ジョジョ5部 ブチャアバ





後ろにカクンと引っ張られるような感覚にアバッキオは目を覚ます。
「なん…だ…?」
すぐには状況を把握し損ねて、寝ぼけた頭で思考すること数秒、ソファで転寝していたことを思い出した。眠いなら横になればいいのに座ったままだったものだから肩が痛む。
ふと、後ろから声がした。彼が一番慕う男の声だ。
「あ、起きたのか…先に謝っておく。すまん」
かなり憔悴したような表情でブチャラティはアバッキオのとなりにボスンと座った。なんとなく嫌な予感がして頭の後ろに手を回せばぼわぼわとした感触がし、髪が一部分だけ複雑に絡んでいるのが一発で分かった。
「一体何やったんだよ、あんた…」
「すまんと言っただろ」
「責めてんじゃねえよ。理由だ、理由」
「理由か……なんとなく、だな。せっかく長くさらさらした髪があるんだから、そのまま遊ばせておくのはもったいないと思ったんだ」
「それでこれ、か」
苦笑するアバッキオは本当に怒っていないようでブチャラティは拍子抜けした。
「自分の髪の編み込みは出来るのに他人のはできないなんて、変な奴だ」
「オレのは、こいつがいるからな」
言いながらブチャラティはスティッキーフィンガーズを発現させる。
「なるほどな……ってことは、自分のスタンドより不器用ってことじゃねえか」
「べ、別にいいだろう!」
「スティッキーフィンガーズ<そいつ>でコレを解くことは?」
「恐らく無理だな。そんな気がする」
「そうか。流石に俺もブチャラティほど不器用じゃないにしても後ろ手でこれを解くのは難しそうだな」
「む、それは皮肉か」
「だから、怒っちゃあいねえって言ってんだろ」
言いながら、アバッキオはデスク周辺を探し回る。ブチャラティはそんなところに櫛もブラシもないのにと思っていると、アバッキオは目的の物を探し当てたようで「それ」を実行しようとし、ブチャラティは慌てて止めた後に、傍目にも分かるくらいに思いっきり不貞腐れた。



「そりゃあアバッキオが悪いぜ」
チーム内でド低脳と名高いナランチャにそう言われてアバッキオは表情に出さないながらも聊かむっとする。
「だってさ、すぐには解けないからってその髪を切ろうとしたんだろ?」
「ああ。ついでに短くするか、ともな。いい加減伸びすぎだ」
アバッキオがつまんだ横髪は重力に逆らう気も無いようにさらりと垂れ落ちる。それを見てナランチャは、長く溜息をついた。
「ブチャラティはアバッキオの髪が大好きなんだぜ。知らなかったのかァ?」
「はぁ?そんなの初耳だぞ」
「マジかよ!――オレもそうだけどさ、黒髪の奴はブロンドに憧れるし、その逆もあるんだって」
「そんなもんか」
「そーそー!だから謝ってこいって」
言いながらナランチャはアバッキオを急き立てる。ブチャラティをヒーローだと崇め立てるこの少年には自己弁護も歯が立たないだろう。
「分ぁったよ、オレが謝ればいいんだろ」
面倒くさそうに頭を掻けば問題の部分が手の平に当たってアバッキオは複雑な気分になる。まさか自分の髪がチームメンバーを無意識に巻き込むような大事になるなんて思ってもいなかったのだ。

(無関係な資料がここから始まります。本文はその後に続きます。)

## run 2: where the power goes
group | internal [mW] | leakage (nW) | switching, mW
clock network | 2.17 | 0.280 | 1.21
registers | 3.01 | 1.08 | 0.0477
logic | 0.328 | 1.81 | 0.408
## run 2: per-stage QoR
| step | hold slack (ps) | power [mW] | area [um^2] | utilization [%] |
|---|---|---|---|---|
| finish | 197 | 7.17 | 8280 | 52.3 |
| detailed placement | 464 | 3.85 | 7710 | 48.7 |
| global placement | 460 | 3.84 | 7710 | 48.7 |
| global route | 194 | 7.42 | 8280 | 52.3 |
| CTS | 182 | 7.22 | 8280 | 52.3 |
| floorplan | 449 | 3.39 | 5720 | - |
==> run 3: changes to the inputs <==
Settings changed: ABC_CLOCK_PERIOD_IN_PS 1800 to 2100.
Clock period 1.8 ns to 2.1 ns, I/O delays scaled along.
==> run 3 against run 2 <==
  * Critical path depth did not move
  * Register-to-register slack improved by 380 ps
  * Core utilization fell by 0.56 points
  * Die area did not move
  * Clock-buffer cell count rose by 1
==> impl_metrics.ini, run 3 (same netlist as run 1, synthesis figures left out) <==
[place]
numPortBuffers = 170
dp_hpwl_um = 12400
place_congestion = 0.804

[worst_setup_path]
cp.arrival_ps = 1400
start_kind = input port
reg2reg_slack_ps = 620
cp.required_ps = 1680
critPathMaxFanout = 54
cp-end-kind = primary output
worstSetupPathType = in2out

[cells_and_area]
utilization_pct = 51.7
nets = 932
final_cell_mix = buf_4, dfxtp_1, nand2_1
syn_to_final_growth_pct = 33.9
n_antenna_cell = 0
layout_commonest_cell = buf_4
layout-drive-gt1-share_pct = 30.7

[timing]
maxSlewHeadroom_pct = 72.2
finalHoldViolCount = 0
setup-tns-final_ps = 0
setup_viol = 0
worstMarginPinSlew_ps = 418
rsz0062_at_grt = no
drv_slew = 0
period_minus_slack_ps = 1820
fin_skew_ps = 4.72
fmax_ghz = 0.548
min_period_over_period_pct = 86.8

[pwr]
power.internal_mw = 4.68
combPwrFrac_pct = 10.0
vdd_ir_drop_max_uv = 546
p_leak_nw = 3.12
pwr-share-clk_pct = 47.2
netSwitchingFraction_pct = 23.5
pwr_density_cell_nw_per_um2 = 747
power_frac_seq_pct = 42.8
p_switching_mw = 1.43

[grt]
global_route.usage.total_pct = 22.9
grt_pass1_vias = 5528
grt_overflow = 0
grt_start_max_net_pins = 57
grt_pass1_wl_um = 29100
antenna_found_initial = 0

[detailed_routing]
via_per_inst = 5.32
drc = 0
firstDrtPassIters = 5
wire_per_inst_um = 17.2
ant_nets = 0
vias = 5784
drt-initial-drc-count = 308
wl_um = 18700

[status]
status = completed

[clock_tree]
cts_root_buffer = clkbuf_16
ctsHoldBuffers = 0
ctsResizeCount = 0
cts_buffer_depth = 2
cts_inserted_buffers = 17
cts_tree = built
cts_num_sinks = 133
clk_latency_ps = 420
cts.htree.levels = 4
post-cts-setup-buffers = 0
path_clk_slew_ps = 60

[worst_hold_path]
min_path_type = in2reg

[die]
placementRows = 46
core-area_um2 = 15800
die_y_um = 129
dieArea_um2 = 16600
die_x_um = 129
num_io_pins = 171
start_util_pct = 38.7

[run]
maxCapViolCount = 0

問題の部分を切る許可を貰うどころか、ブチャラティがそれを隠す大きい髪飾りを探していたことをアバッキオが知って更に一悶着が起こるのはそう遠くない未来である。






「ブチャアバ(うまくいかない)」というリクエストでした。こちらは甘めver. 甘めというか……あほ?
ブチャの手はパルプン手、ってな感じの何気に欠点も多いブチャを支援し隊。